=== Begin Enclosure ===

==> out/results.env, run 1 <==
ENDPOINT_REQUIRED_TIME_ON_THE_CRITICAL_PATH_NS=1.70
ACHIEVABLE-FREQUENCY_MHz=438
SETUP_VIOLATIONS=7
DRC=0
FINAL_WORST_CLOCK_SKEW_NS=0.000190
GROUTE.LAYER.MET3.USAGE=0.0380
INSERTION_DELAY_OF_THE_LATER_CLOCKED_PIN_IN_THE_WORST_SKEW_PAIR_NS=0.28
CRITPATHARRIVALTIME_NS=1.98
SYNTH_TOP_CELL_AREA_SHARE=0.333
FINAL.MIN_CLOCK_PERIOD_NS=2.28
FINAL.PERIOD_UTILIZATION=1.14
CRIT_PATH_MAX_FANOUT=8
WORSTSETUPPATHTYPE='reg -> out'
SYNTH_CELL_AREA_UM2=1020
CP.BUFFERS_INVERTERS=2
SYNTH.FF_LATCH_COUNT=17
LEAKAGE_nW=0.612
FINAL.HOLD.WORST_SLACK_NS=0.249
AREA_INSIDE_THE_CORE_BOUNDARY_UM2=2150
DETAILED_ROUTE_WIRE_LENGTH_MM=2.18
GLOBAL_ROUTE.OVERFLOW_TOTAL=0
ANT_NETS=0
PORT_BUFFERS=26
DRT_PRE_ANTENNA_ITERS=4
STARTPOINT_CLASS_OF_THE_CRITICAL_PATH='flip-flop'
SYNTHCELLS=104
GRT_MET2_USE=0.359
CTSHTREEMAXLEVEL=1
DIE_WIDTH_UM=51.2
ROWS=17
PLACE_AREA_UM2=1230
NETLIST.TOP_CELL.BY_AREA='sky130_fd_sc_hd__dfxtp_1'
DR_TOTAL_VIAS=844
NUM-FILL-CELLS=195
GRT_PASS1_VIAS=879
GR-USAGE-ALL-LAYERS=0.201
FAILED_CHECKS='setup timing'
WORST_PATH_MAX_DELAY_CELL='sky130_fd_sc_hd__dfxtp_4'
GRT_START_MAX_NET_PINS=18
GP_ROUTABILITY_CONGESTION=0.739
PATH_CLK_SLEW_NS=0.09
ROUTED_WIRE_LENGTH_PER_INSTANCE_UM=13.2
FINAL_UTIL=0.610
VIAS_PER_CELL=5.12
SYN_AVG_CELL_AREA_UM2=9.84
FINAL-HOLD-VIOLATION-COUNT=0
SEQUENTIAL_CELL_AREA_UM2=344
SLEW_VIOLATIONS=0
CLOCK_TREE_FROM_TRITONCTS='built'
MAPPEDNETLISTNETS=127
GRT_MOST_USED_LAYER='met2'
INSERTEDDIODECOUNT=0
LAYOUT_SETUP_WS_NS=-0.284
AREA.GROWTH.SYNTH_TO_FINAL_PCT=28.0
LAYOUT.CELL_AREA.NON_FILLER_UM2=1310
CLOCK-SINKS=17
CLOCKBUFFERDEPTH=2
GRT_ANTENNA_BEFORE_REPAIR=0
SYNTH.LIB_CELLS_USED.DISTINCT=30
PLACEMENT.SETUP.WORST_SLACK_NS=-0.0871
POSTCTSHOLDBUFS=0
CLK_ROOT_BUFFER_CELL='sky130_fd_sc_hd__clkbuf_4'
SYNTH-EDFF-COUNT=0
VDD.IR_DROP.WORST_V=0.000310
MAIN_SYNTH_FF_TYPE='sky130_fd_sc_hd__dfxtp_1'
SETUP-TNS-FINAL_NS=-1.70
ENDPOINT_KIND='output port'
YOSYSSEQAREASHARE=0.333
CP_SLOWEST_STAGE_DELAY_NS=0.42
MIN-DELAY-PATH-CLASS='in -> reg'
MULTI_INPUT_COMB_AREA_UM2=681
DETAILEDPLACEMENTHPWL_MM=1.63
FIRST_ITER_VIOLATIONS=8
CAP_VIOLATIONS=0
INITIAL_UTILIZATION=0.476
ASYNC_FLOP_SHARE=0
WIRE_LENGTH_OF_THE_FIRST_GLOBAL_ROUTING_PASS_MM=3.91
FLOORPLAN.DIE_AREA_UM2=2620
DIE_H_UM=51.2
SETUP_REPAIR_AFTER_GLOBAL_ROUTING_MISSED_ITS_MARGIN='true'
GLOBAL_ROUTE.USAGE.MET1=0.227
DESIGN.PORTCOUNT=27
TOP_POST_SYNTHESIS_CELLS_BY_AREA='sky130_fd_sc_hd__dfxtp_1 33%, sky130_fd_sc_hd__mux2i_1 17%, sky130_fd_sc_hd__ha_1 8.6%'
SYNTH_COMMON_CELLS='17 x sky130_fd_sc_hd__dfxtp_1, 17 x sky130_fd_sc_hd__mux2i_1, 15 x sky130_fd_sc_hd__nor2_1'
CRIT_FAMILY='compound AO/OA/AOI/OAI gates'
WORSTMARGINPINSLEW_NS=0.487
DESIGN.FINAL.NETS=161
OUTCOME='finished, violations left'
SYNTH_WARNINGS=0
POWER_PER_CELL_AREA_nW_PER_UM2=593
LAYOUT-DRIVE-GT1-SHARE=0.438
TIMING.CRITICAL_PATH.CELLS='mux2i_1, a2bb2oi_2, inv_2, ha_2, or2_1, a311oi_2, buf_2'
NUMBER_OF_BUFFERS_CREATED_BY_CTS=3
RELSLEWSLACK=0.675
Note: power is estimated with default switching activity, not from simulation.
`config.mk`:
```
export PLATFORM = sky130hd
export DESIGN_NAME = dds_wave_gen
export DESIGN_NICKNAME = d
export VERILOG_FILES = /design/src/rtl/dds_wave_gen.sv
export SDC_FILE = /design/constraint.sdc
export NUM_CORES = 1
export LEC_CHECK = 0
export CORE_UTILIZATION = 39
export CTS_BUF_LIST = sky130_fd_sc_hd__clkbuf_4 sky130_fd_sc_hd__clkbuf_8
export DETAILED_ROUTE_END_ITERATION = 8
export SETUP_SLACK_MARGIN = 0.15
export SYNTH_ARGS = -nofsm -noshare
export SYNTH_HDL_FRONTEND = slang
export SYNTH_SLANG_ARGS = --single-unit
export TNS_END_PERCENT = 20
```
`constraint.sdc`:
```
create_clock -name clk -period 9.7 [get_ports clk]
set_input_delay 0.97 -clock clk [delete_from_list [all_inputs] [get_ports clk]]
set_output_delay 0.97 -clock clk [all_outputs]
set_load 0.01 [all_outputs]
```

=== End Enclosure ===
=== Begin Enclosure ===

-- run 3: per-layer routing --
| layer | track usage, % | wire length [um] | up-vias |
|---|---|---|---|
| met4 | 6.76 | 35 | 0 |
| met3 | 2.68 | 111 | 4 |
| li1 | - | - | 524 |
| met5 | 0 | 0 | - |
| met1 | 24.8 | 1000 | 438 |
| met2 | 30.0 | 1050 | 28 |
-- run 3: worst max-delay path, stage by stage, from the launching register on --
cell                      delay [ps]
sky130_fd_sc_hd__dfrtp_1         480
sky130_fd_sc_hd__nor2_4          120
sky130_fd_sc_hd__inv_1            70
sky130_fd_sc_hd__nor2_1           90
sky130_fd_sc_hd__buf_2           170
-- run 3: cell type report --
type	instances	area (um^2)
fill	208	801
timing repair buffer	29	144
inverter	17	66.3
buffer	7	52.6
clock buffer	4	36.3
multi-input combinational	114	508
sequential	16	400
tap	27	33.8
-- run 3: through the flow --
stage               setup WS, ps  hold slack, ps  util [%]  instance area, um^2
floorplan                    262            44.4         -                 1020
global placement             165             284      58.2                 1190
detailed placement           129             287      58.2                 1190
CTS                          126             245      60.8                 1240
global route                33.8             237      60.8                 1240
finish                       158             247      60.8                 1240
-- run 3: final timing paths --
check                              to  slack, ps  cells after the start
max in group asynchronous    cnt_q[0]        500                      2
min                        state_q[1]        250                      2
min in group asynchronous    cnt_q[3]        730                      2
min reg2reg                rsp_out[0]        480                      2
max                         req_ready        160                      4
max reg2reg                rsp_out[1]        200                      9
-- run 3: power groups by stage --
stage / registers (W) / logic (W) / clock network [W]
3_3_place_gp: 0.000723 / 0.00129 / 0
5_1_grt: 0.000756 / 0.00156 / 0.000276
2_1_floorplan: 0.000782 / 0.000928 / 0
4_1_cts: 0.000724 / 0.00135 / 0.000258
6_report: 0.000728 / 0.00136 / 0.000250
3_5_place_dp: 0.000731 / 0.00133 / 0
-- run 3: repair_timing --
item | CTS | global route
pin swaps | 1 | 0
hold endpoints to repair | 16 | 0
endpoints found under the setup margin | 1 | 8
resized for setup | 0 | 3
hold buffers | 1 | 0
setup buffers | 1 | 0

=== End Enclosure ===

What to work on> The answer is the lines above between the line holding "INITIAL_UTILIZATION=0.476" and the line holding "RELSLEWSLACK=0.675", inclusive, each written out exactly, and no others.

Answer to this exercise>
INITIAL_UTILIZATION=0.476
ASYNC_FLOP_SHARE=0
WIRE_LENGTH_OF_THE_FIRST_GLOBAL_ROUTING_PASS_MM=3.91
FLOORPLAN.DIE_AREA_UM2=2620
DIE_H_UM=51.2
SETUP_REPAIR_AFTER_GLOBAL_ROUTING_MISSED_ITS_MARGIN='true'
GLOBAL_ROUTE.USAGE.MET1=0.227
DESIGN.PORTCOUNT=27
TOP_POST_SYNTHESIS_CELLS_BY_AREA='sky130_fd_sc_hd__dfxtp_1 33%, sky130_fd_sc_hd__mux2i_1 17%, sky130_fd_sc_hd__ha_1 8.6%'
SYNTH_COMMON_CELLS='17 x sky130_fd_sc_hd__dfxtp_1, 17 x sky130_fd_sc_hd__mux2i_1, 15 x sky130_fd_sc_hd__nor2_1'
CRIT_FAMILY='compound AO/OA/AOI/OAI gates'
WORSTMARGINPINSLEW_NS=0.487
DESIGN.FINAL.NETS=161
OUTCOME='finished, violations left'
SYNTH_WARNINGS=0
POWER_PER_CELL_AREA_nW_PER_UM2=593
LAYOUT-DRIVE-GT1-SHARE=0.438
TIMING.CRITICAL_PATH.CELLS='mux2i_1, a2bb2oi_2, inv_2, ha_2, or2_1, a311oi_2, buf_2'
NUMBER_OF_BUFFERS_CREATED_BY_CTS=3
RELSLEWSLACK=0.675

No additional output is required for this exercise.